Enterprise Rent-a-Car, Alamo Rent-a-Car and National Car Rental
Car rental customers who received an unexpected or suspicious bill after returning their cars may have legal recourse. ClassAction.org is investigating allegations that Enterprise Rent-a-Car, Alamo Rent-a-Car and National Car Rental are sending bills to customers for scratches, dents, windshield damage, and other cosmetic damage several weeks, and in some cases months, after the customer has returned their rental car. It has been alleged that these bills total several hundreds of dollars. Unfortunately, consumers have been left little recourse to verify or dispute the car rental company’s claims, as the car is no longer in their control when the bill is sent.
If you suspect you have been unfairly charged for repairs after returning your rental car, you may have legal recourse to collect the money you paid out for vehicle damage. Attorneys are trying to determine whether a class action lawsuit can be filed against Enterprise, Alamo and/or National Car Rental and need to hear from consumers to assist in their investigation. Contact us today by completing the “Report a Complaint” form on the right-hand side of the page.

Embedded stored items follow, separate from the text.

File: src/rtl/at_reduce_pipe_pkg.sv
// Shared types and elaboration-time helpers for the AT reduction pipe.
// Contents:
//   at_mode_e    - reduction operator carried with every beat
//   AT_TAG_*     - layout of the per-beat side tag (frame-first / frame-last)
//   clog2        - ceiling log2 used to size the tree depth
//   lvl_width    - lane width at the output of tree level k
//   lvl_out_off  - bit offset of level k's output inside the packed tree bus
package at_pkg;

  typedef enum logic [1:0] {
    AT_SUM = 2'd0,
    AT_MAX = 2'd1,
    AT_MIN = 2'd2,
    AT_RSV = 2'd3
  } at_mode_e;

  localparam int AT_TAG_W     = 32'd2;
  localparam int AT_TAG_LAST  = 32'd0;
  localparam int AT_TAG_FIRST = 32'd1;

  function automatic int clog2(input int value);
    int r;
    r = 32'd0;
    for (int i = 32'd0; i < 32'd31; i++) begin
      if ((32'd1 << i) < value) begin
        r = i + 32'd1;
      end
    end
    return r;
  endfunction

  // Level k combines lanes of width dw+k into lanes one bit wider.
  function automatic int lvl_width(input int dw, input int k);
    return dw + k + 32'd1;
  endfunction

  // Levels are packed back to back, level 0 output at the bottom.
  function automatic int lvl_out_off(input int lanes, input int dw, input int k);
    int off;
    off = 32'd0;
    for (int j = 32'd0; j < k; j++) begin
      off = off + (lanes >> (j + 32'd1)) * lvl_width(dw, j);
    end
    return off;
  endfunction

endpackage

File: src/rtl/at_reduce_pipe_tree.sv
// One registered level of the reduction tree.
// Combines N lanes of IW bits pairwise into N/2 lanes of IW+1 bits (SUM keeps the
// carry, MAX/MIN results are zero-extended). Valid, mode and the frame tag travel
// alongside the data. All registers hold while en is low.
// Ports:
//   clk, rst            clock, synchronous active-high reset
//   en                  pipe advance enable (low = stall)
//   din_valid/mode/tag  beat qualifiers entering the level
//   din                 N packed lanes of IW bits
//   dout_valid/mode/tag registered qualifiers
//   dout                N/2 packed lanes of IW+1 bits
module at_tree_level
  import at_pkg::*;
#(
  parameter int N  = 16,
  parameter int IW = 8
) (
  input  logic                      clk,
  input  logic                      rst,
  input  logic                      en,
  input  logic                      din_valid,
  input  at_mode_e                  din_mode,
  input  logic [AT_TAG_W-1:0]       din_tag,
  input  logic [N*IW-1:0]           din,
  output logic                      dout_valid,
  output at_mode_e                  dout_mode,
  output logic [AT_TAG_W-1:0]       dout_tag,
  output logic [(N/2)*(IW+1)-1:0]   dout
);

  localparam int OWL = IW + 32'd1;
  localparam int NO  = N / 32'd2;

  logic [NO*OWL-1:0] comb_s;
  logic [IW-1:0]     a_s;
  logic [IW-1:0]     b_s;

  // Pairwise combine of neighbouring lanes according to the beat's operator
  always_comb begin
    comb_s = '0;
    a_s    = '0;
    b_s    = '0;
    for (int j = 32'd0; j < NO; j++) begin
      a_s = din[(32'd2*j)*IW +: IW];
      b_s = din[(32'd2*j+32'd1)*IW +: IW];
      case (din_mode)
        AT_MAX:  comb_s[j*OWL +: OWL] = (a_s > b_s) ? {1'b0, a_s} : {1'b0, b_s};
        AT_MIN:  comb_s[j*OWL +: OWL] = (a_s < b_s) ? {1'b0, a_s} : {1'b0, b_s};
        default: comb_s[j*OWL +: OWL] = {1'b0, a_s} + {1'b0, b_s};
      endcase
    end
  end

  // Level register; holds everything during a stall
  always_ff @(posedge clk) begin
    if (rst) begin
      dout_valid <= 1'b0;
      dout_mode  <= AT_SUM;
      dout_tag   <= '0;
      dout       <= '0;
    end else if (en) begin
      dout_valid <= din_valid;
      dout_mode  <= din_mode;
      dout_tag   <= din_tag;
      dout       <= comb_s;
    end
  end

endmodule

File: src/rtl/at_reduce_pipe.sv
// Pipelined AT reduction core: reduces LANES lanes of DW bits per beat with
// SUM/MAX/MIN through a clog2(LANES)-deep registered tree, then accumulates the
// per-beat results over a frame and presents one result per frame.
// Ports:
//   clk, rst             clock, synchronous active-high reset
//   in_valid/in_ready    input handshake (in_ready = no held, unconsumed result)
//   A                    packed lanes, lane i = A[i*DW +: DW]
//   in_last              beat closes the frame
//   in_mode              operator, sampled on the first beat of a frame only
//   out_valid/out_ready  result handshake
//   out_data             frame result (SUM saturates at 2^OW-1)
//   out_sat              SUM result was clipped somewhere in the frame
module at_reduce_pipe
  import at_pkg::*;
#(
  parameter int LANES = 16,
  parameter int DW    = 8,
  parameter int OW    = 16
) (
  input  logic                 clk,
  input  logic                 rst,
  input  logic                 in_valid,
  output logic                 in_ready,
  input  logic [LANES*DW-1:0]  A,
  input  logic                 in_last,
  input  logic [1:0]           in_mode,
  output logic                 out_valid,
  input  logic                 out_ready,
  output logic [OW-1:0]        out_data,
  output logic                 out_sat
);

  localparam int LVL   = clog2(LANES);
  localparam int RW    = DW + LVL;
  localparam int BUS_W = lvl_out_off(LANES, DW, LVL);

  typedef enum logic {ST_IDLE = 1'b0, ST_IN_FRAME = 1'b1} frame_state_e;

  frame_state_e          state_r;
  frame_state_e          state_next_s;
  at_mode_e              frame_mode_r;
  logic                  accept_s;
  logic                  first_s;
  at_mode_e              beat_mode_s;

  logic [BUS_W-1:0]      tree_bus_s;
  logic                  stage_valid_s [LVL+1];
  at_mode_e              stage_mode_s  [LVL+1];
  logic [AT_TAG_W-1:0]   stage_tag_s   [LVL+1];

  logic [RW-1:0]         tree_res_s;
  logic                  t_valid_s;
  logic                  t_first_s;
  logic                  t_last_s;
  at_mode_e              t_mode_s;

  logic [OW-1:0]         acc_r;
  logic                  sat_r;
  logic [OW-1:0]         r_ext_s;
  logic [OW:0]           sum_s;
  logic [OW-1:0]         comb_s;
  logic                  clip_s;
  logic                  sat_next_s;

  // A result the consumer has not taken freezes the whole pipe.
  assign in_ready = ~(out_valid & ~out_ready);
  assign accept_s = in_valid & in_ready;
  assign first_s  = (state_r == ST_IDLE);

  // Later beats inherit the operator latched on the frame's first beat.
  assign beat_mode_s      = first_s ? at_mode_e'(in_mode) : frame_mode_r;
  assign stage_valid_s[0] = accept_s;
  assign stage_mode_s[0]  = beat_mode_s;
  assign stage_tag_s[0]   = {first_s, in_last};

  // Frame FSM next-state: any accepted beat decides whether a frame stays open
  always_comb begin
    state_next_s = state_r;
    if (accept_s) begin
      if (in_last) begin
        state_next_s = ST_IDLE;
      end else begin
        state_next_s = ST_IN_FRAME;
      end
    end else begin
      state_next_s = state_r;
    end
  end

  // Frame FSM state and latched frame operator
  always_ff @(posedge clk) begin
    if (rst) begin
      state_r      <= ST_IDLE;
      frame_mode_r <= AT_SUM;
    end else begin
      state_r <= state_next_s;
      if (accept_s && first_s) begin
        frame_mode_r <= beat_mode_s;
      end
    end
  end

  for (genvar k = 0; k < LVL; k++) begin : g_lvl
    localparam int NK  = LANES >> k;
    localparam int IWK = DW + k;
    logic [NK*IWK-1:0] din_s;

    if (k == 0) begin : g_src
      assign din_s = A;
    end else begin : g_src
      assign din_s = tree_bus_s[lvl_out_off(LANES, DW, k - 1) +: NK*IWK];
    end

    at_tree_level #(
      .N  (NK),
      .IW (IWK)
    ) u_level (
      .clk        (clk),
      .rst        (rst),
      .en         (in_ready),
      .din_valid  (stage_valid_s[k]),
      .din_mode   (stage_mode_s[k]),
      .din_tag    (stage_tag_s[k]),
      .din        (din_s),
      .dout_valid (stage_valid_s[k+1]),
      .dout_mode  (stage_mode_s[k+1]),
      .dout_tag   (stage_tag_s[k+1]),
      .dout       (tree_bus_s[lvl_out_off(LANES, DW, k) +: (NK/2)*(IWK+1)])
    );
  end

  // The final level is a single lane sitting at the top of the bus.
  assign tree_res_s = tree_bus_s[BUS_W-1 -: RW];
  assign t_valid_s  = stage_valid_s[LVL];
  assign t_mode_s   = stage_mode_s[LVL];
  assign t_first_s  = stage_tag_s[LVL][AT_TAG_FIRST];
  assign t_last_s   = stage_tag_s[LVL][AT_TAG_LAST];

  // Accumulator combine: first beat loads, later beats fold in with clipping SUM
  always_comb begin
    r_ext_s    = OW'(tree_res_s);
    sum_s      = {1'b0, acc_r} + {1'b0, r_ext_s};
    comb_s     = r_ext_s;
    clip_s     = 1'b0;
    if (t_first_s) begin
      comb_s = r_ext_s;
      clip_s = 1'b0;
    end else begin
      case (t_mode_s)
        AT_MAX: begin
          comb_s = (acc_r > r_ext_s) ? acc_r : r_ext_s;
          clip_s = 1'b0;
        end
        AT_MIN: begin
          comb_s = (acc_r < r_ext_s) ? acc_r : r_ext_s;
          clip_s = 1'b0;
        end
        default: begin
          if (sum_s[OW]) begin
            comb_s = '1;
            clip_s = 1'b1;
          end else begin
            comb_s = sum_s[OW-1:0];
            clip_s = 1'b0;
          end
        end
      endcase
    end
    sat_next_s = (~t_first_s & sat_r) | clip_s;
  end

  // Accumulator and output register; a closing beat publishes and clears the accumulator
  always_ff @(posedge clk) begin
    if (rst) begin
      acc_r     <= '0;
      sat_r     <= 1'b0;
      out_valid <= 1'b0;
      out_data  <= '0;
      out_sat   <= 1'b0;
    end else if (in_ready) begin
      if (t_valid_s && t_last_s) begin
        out_data  <= comb_s;
        out_sat   <= sat_next_s;
        out_valid <= 1'b1;
        acc_r     <= '0;
        sat_r     <= 1'b0;
      end else if (t_valid_s) begin
        acc_r     <= comb_s;
        sat_r     <= sat_next_s;
        out_valid <= 1'b0;
      end else begin
        out_valid <= 1'b0;
      end
    end
  end

endmodule

File: config.mk
export PLATFORM = sky130hd
export DESIGN_NAME = at_reduce_pipe
export DESIGN_NICKNAME = d
export VERILOG_FILES = /design/src/rtl/at_reduce_pipe_pkg.sv /design/src/rtl/at_reduce_pipe_tree.sv /design/src/rtl/at_reduce_pipe.sv
export SDC_FILE = /design/constraint.sdc
export NUM_CORES = 1
export LEC_CHECK = 0
export CAP_MARGIN = 10
export CORE_UTILIZATION = 61
export DETAILED_ROUTE_END_ITERATION = 10
export PLACE_DENSITY = 0.87
export SLEW_MARGIN = 20
export SYNTH_ARGS = -nofsm -noshare
export SYNTH_HDL_FRONTEND = slang
export SYNTH_SLANG_ARGS = --single-unit
File: constraint.sdc
create_clock -name clk -period 3.3 [get_ports clk]
set_input_delay 0.495 -clock clk [delete_from_list [all_inputs] [get_ports clk]]
set_output_delay 0.495 -clock clk [all_outputs]
set_load 0.02 [all_outputs]
Yosys cells after proc, flatten, opt, wreduce, memory -nomap -nowiden
Cells that the tools add are included.
- bits in registers: 204
- logic and storage cells: 155
- output and inout bits: 19
- input port bits: 135
- multiplexer cells: 60
- $lt $le $gt $ge: 32
- equality and inequality tests: 10
- add/subtract/negate cells: 16
- bitwise gates (word level): 8
- reductions and logical operators: 6
- operators by type and width (kind ; number):
    9-bit case mux with 2 select lines ; 8
    8-bit 2-to-1 mux ; 16
    16-bit 2-to-1 mux ; 6
    10-bit case mux with 2 select lines ; 4
    8-bit by 8-bit adder with 9-bit output ; 8
    9-bit 2-to-1 mux ; 8
    8-bit > comparator ; 8
    8-bit < comparator ; 8
    11-bit case mux with 2 select lines ; 2
    9-bit by 9-bit adder with 10-bit output ; 4
    10-bit 2-to-1 mux ; 4
    9-bit > comparator ; 4
    9-bit < comparator ; 4
    16-bit case mux with 2 select lines ; 1
    12-bit case mux with 2 select lines ; 1
    10-bit by 10-bit adder with 11-bit output ; 2
    11-bit 2-to-1 mux ; 2
    10-bit > comparator ; 2
    10-bit < comparator ; 2
    16-bit by 12-bit adder with 17-bit output ; 1
    16-bit by 12-bit > comparator with 1-bit output ; 1
    16-bit by 12-bit < comparator with 1-bit output ; 1
    11-bit by 11-bit adder with 12-bit output ; 1
    11-bit > comparator ; 1
    other kinds (12) ; 33

Logic depth before layout (Yosys ltp)
- depth after elaboration: 7
- depth in mapped cells: 13
- depth with buffers taken out: 12

Cells and area by module
A second synthesis with hierarchy kept.
- cells, all modules: 2690
- area total of the unflattened synthesis: 22033.6 µm²
- modules (own cells, without submodules) (module ; cells each ; times used ; sequential area each (µm²) ; area an instance (µm²)):
    at_tree_level (g_lvl[0].u_level) ; 999 ; 1 ; 1541.5 ; 8599.5
    at_tree_level (g_lvl[1].u_level) ; 694 ; 1 ; 900.9 ; 5393.9
    at_tree_level (g_lvl[2].u_level) ; 394 ; 1 ; 540.5 ; 3195.6
    at_reduce_pipe ; 381 ; 1 ; 760.7 ; 2990.4
    at_tree_level (g_lvl[3].u_level) ; 222 ; 1 ; 340.3 ; 1854.3

Worst setup path after synthesis
No wires, ideal clock.
- path type: input-to-reg
- start point: input A[41]
- end point: register g_lvl[0].u_level.dout[25]
- stages: 12
- arrival: 2.734 ns
- buffers on the path: 1
- data required time: 3.183 ns
- path slack: 0.449 ns
- setup time: 0.117 ns
- cells stage by stage: inv_1 -> ha_1 -> nor2b_1 -> o21ai_0 -> a21oi_1 -> nor2_1 -> o21ai_0 -> o21a_1 -> clkbuf_1 -> mux2_2 -> a221o_1 -> a32o_1
- longest elaborated chain between the ends: 3
- elaborated cells on any way between the ends: 6
- those cells by class: add/sub: 1; order compare: 2; mux: 3
- RTL lines (what ; RTL line ; source):
    from (decl) ; at_reduce_pipe.sv:24 ; input logic [LANES*DW-1:0] A,
    8-bit < comparator or 8-bit > comparator (tied branches) ; at_reduce_pipe_tree.sv:48, at_reduce_pipe_tree.sv:47 ;
    8-bit 2-to-1 mux, on equally long branches ; at_reduce_pipe_tree.sv:48, at_reduce_pipe_tree.sv:47 ;
    9-bit case mux with 2 select lines (*) ; at_reduce_pipe_tree.sv:46 ; case (din_mode)
    to (signal assigned) ; at_reduce_pipe_tree.sv:65 ; dout <= comb_s;
    to (decl) ; at_reduce_pipe_tree.sv:28 ; output logic [(N/2)*(IW+1)-1:0] dout
Mark *: on every way between the ends. The rest lies on a longest branch, timed or not.
A chain may end at the register's enable or synchronous reset.

Worst setup path after layout
- start point: register g_lvl[3].u_level.dout[5]
- end point: register out_data[15]
- longest elaborated chain between the ends: 4
- elaborated cells on any way between the ends: 8
- those cells by class: add/sub: 1; order compare: 2; mux: 5
- RTL lines (what ; RTL line ; source):
    from (decl) ; at_reduce_pipe_tree.sv:28 ;
    from (signal assigned) ; at_reduce_pipe_tree.sv:65 ;
    16-bit by 12-bit adder with 17-bit output, or another cell as far along ; at_reduce_pipe.sv:142 ; sum_s = {1'b0, acc_r} + {1'b0, r_ext_s};
    16-bit 2-to-1 mux, on equally long branches ; at_reduce_pipe.sv:159, at_reduce_pipe.sv:151, at_reduce_pipe.sv:155 ;
    16-bit case mux with 2 select lines (*) ; at_reduce_pipe.sv:149 ; case (t_mode_s)
    16-bit 2-to-1 mux (*) ; at_reduce_pipe.sv:145 ; if (t_first_s) begin
    to (signal assigned) ; at_reduce_pipe.sv:182 ; out_data <= comb_s;
    to (decl) ; at_reduce_pipe.sv:29 ; output logic [OW-1:0] out_data,
Marked as above.

==> results.json <==
{
  "drc": 0,
  "holdBufCountCts": 0,
  "status": "completed",
  "cts_sinks": 204,
  "cp-end-kind": "flip-flop",
  "maxCapViolCount": 0,
  "wl_per_cell_microns": 20.0,
  "h-tree-depth": 1,
  "finalSetupViolations": 0,
  "clk_latency_ps": 520,
  "die_area_sq_um": 34700,
  "vdd_drop_max_uv": 338,
  "hold_violations": 0,
  "place.gp.congestion": 0.986,
  "chipHeight_microns": 186,
  "worst_pin_slew_ps": 1140,
  "place.detailed.hpwl_microns": 49500,
  "ys.warnings.count": 0,
  "cts_made_buffers": 23,
  "drt-total-wl_microns": 65500,
  "synth_top_flop_cell": "dfxtp_1",
  "fin_skew_ps": 13.5,
  "grt-ovfl-total": 0,
  "synth_simple_gate_area_share_pct": 13.7,
  "clk_path_buf_depth": 3,
  "critPathLaunchType": "flip-flop",
  "port_buffers": 153,
  "clk_pin_slew_ps": 60,
  "cts_tree": "yes",
  "synth_top_family_by_area": "compound AO/OA/AOI/OAI gates",
  "antenna_found_initial": 0,
  "critPathKind": "flip-flop to flip-flop",
  "async_reset_ff_share_pct": 0,
  "antenna_left": 0,
  "maxSlewViolCount": 0,
  "vias_per_cell": 6.47,
  "fill_cells": 2645,
  "synthToLayoutAreaGrowth_pct": 15.7,
  "syn_avg_cell_area_sq_um": 7.81,
  "via_count": 21208,
  "n_antenna_cell": 0,
  "placed_area_sq_um": 23200,
  "nets": 3264,
  "rsz0062_at_grt": "no",
  "setup_ws_ps": 123,
  "post-route-min-period_ps": 3180,
  "start_util_pct": 61.9,
  "core_region_area_sq_um": 33400,
  "synth-adder-area-share_pct": 19.4,
  "finish.utilization_pct": 71.6,
  "syn_nets": 3096,
  "netlist_instances": 2649,
  "cts_resized": 0,
  "synth_cell_types": 80,
  "p_leak_nw": 10.3,
  "synth.area.mux_share_pct": 7.10,
  "rows": 67,
  "powerDensity_nw_per_um2": 458,
  "first_pass_iters": 5,
  "synth_edf_count": 0,
  "synth_area_sq_um": 20700,
  "grt_pass1_wl_microns": 103000,
  "pre_cts_ws_ps": -24.1,
  "fmax_mhz": 315,
  "track_usage_pct": 37.1,
  "required_ps": 3740,
  "crit_arrival_ps": 3620,
  "yosysSeqAreaShare_pct": 19.7,
  "layout-drive-gt1-share_pct": 11.1,
  "grt_pass1_vias": 20171,
  "maxSlewHeadroom_pct": 23.7,
  "hold_class": "flip-flop to flip-flop",
  "synth_xor_area_share_pct": 4.53,
  "fin_area_sq_um": 23900,
  "worst-path-max-fanout": 10,
  "grt_max_degree": 107,
  "drtIter0Drc": 1876,
  "die_w_microns": 186,
  "ys_seq_elements": 204,
  "io_pins": 154,
  "synth_compound_area_share_pct": 27.4,
  "final.setup.tns_ps": 0,
  "fin_crit_sh_pct": 96.3,
  "root_buffer": "clkbuf_16",
  "cts_setup_buffers": 0
}
## kinds of logic (layout without fill, tap and decap cells)
| group | after synthesis | in the layout |
|---|---|---|
| AOI/OAI and AO/OA | 855 | 855 |
| xor gates and xnor gates | 107 | 107 |
| adders and majority gates | 312 | 312 |
| buffers and inverters | 428 | 611 |
| DFF | 204 | 204 |
| muxes | 132 | 132 |
| and+or+nand+nor | 611 | 611 |
## path summary, 6_finish.rpt
check	from	depth (start not counted)	slack, ps	to
max	g_lvl[3].u_level.dout[5]	11	120	out_data[15]
min	g_lvl[1].u_level.dout_tag[1]	2	450	g_lvl[1].u_level.dout_tag[1]
max reg2reg	g_lvl[3].u_level.dout[5]	11	120	out_data[15]
min reg2reg	g_lvl[1].u_level.dout_tag[1]	2	450	g_lvl[1].u_level.dout_tag[1]
## routing by layer
layer	wire, microns	vias to the layer above	share of wire [%]	track usage [%]
li1	-	9905	-	-
met1	26900	9996	41	47.2
met2	29700	1106	45	61.8
met3	5510	201	8.4	4.56
met4	3430	0	5.2	18.8
met5	0	-	0	0
## sequential cells by signal (all words and copies together) (netlist names)
| name | flops |
|---|---|
| out_sat | 1 |
| g_lvl.u_level.dout | 146 |
| g_lvl.u_level.dout_tag | 8 |
| frame_mode_r | 2 |
| sat_r | 1 |
| g_lvl.u_level.dout_mode | 8 |
| g_lvl.u_level.dout_valid | 4 |
| acc_r | 16 |
| out_data | 16 |
| out_valid | 1 |
| state_r | 1 |
## stage by stage
stage	hold WS [ps]	power [W]	std cells
finish	453	0.0110	3280
global route	480	0.0116	3280
CTS	455	0.0108	3280
detailed placement	448	0.00832	3240
global placement	439	0.00818	3240
floorplan	429	0.00663	2649
## power by group
part           switching [W]  internal, W  total [W]  leakage (nW)
registers           0.000434      0.00277    0.00321          1.68
logic                0.00298      0.00227    0.00525          8.29
clock network        0.00107      0.00143    0.00250         0.362
## area by class of cell
type | instances | area [sq um] | area share [%]
Timing Repair Buffer | 282 | 2530 | 10.6
Multi-Input combinational cell | 2017 | 15000 | 62.5
Inverter | 289 | 1090 | 4.54
Sequential cell | 204 | 4080 | 17.1
Clock buffer | 34 | 687 | 2.87
Tap cell | 448 | 561 | 2.34
Clock inverter | 6 | 30.0 | 0.125
## layout by cell type, fill, tap and decap left out, types with 27 or more instances in the layout
cell | synthesis | final
xnor2_1 | 72 | 72
o21bai_1 | 73 | 73
nand4_1 | 27 | 27
nor3_1 | 107 | 107
xor2_1 | 35 | 35
a21oi_1 | 253 | 253
o22ai_1 | 45 | 45
a22oi_1 | 31 | 31
a221oi_1 | 107 | 107
o21ai_0 | 162 | 162
mux2_2 | 118 | 118
nand3_1 | 40 | 40
buf_4 | 2 | 127
nand2_1 | 198 | 198
nor2_1 | 137 | 135
nor2b_1 | 37 | 36
ha_1 | 296 | 294
clkdlybuf4s50_1 | 0 | 152
inv_1 | 285 | 284
dfxtp_1 | 204 | 204
## worst max-delay path: stages, from the launching register on
cell	delay, ps
dfxtp_1	500
inv_1	100
ha_1	370
a21oi_1	80
or3_1	390
and3_1	190
a221oi_2	280
a21o_4	260
nor2_1	100
or3_1	370
or3_1	330
a21oi_1	140
## Yosys cell counts (all sizes together) (5+ instances only)
master | count | area [sq um]
ha | 296 | 3700
inv | 288 | 1080
a21oi | 253 | 1270
dfxtp | 204 | 4080
nand2 | 199 | 749
o21ai | 168 | 841
nor2 | 138 | 521
clkbuf | 126 | 523
mux2 | 119 | 1340
a221oi | 109 | 967
nor3 | 107 | 536
o21bai | 73 | 548
xnor2 | 72 | 631
o22ai | 45 | 282
nand3 | 40 | 200
nor2b | 38 | 240
xor2 | 35 | 307
a22oi | 31 | 233
nand4 | 27 | 169
a221o | 16 | 160
fa | 16 | 320
nand2b | 15 | 93.8
o221ai | 14 | 123
o31ai | 14 | 110
a2111oi | 13 | 120
a22o | 13 | 114
buf | 13 | 65.1
mux2i | 13 | 130
a32oi | 12 | 105
o21a | 12 | 90.1
a21o | 11 | 90.1
a31oi | 11 | 68.8
a211oi | 10 | 75.1
and2 | 10 | 63.8
and3 | 8 | 50.1
nor4 | 8 | 50.1
a32o | 7 | 70.1
or4 | 6 | 45.0
o211ai | 5 | 37.5
o221a | 5 | 56.3
o31a | 5 | 43.8
or3 | 5 | 31.3
Power figures use the tool's default switching activity.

Consumers Lodge Complaints about Bogus Car Rental Damage Bills
Consumers who unexpectedly received costly car rental damage repair bills have reached out to both media outlets and internet complaint boards to express their grievances. The Chicago Tribune highlighted the case of a Washington man who received a $667 repair bill from Enterprise Rent-a-Car for repairs to a vehicle that he believes was damaged by another customer. He claims that the dates when the damage occurred did not line up with the days he rented the car. He further alleges that the pictures of the damage were shot weeks after he returned the vehicle. When he asked Enterprise about the bill, he received little help until the journalist writing the article reached out to the car rental company himself, according to Tribune. Unfortunately, for consumers across the country, the journalist reports that he receives “several requests for help every week” regarding car rental companies that overcharge consumers for minor repairs that the car rental companies may or may not be making.
Concerns expressed by the Chicago Tribune article were echoed by posts in travel section of another prominent news source. One consumer wrote to The Seattle Times expressing that he received a $312 bill for damage caused by a pebble in the windshield of a vehicle he previously rented from a Canadian car rental company. He claimed that there was no damage while he rented the vehicle, and upon contacting the company, was led to believe he would not have to pay the repair bill. According to his complaint, the date of loss was a month after he rented the vehicle, leading the columnist to believe the bill was sent to the wrong customer.
According to the Chicago Tribune, there have been a number of reports making headlines in Canada regarding car rental companies’ practices of systematically and intentionally defrauding customers by overcharging for repairs. The article suggests that these practices may be spreading to the United States, and attorneys suspect that these claims are not unfounded.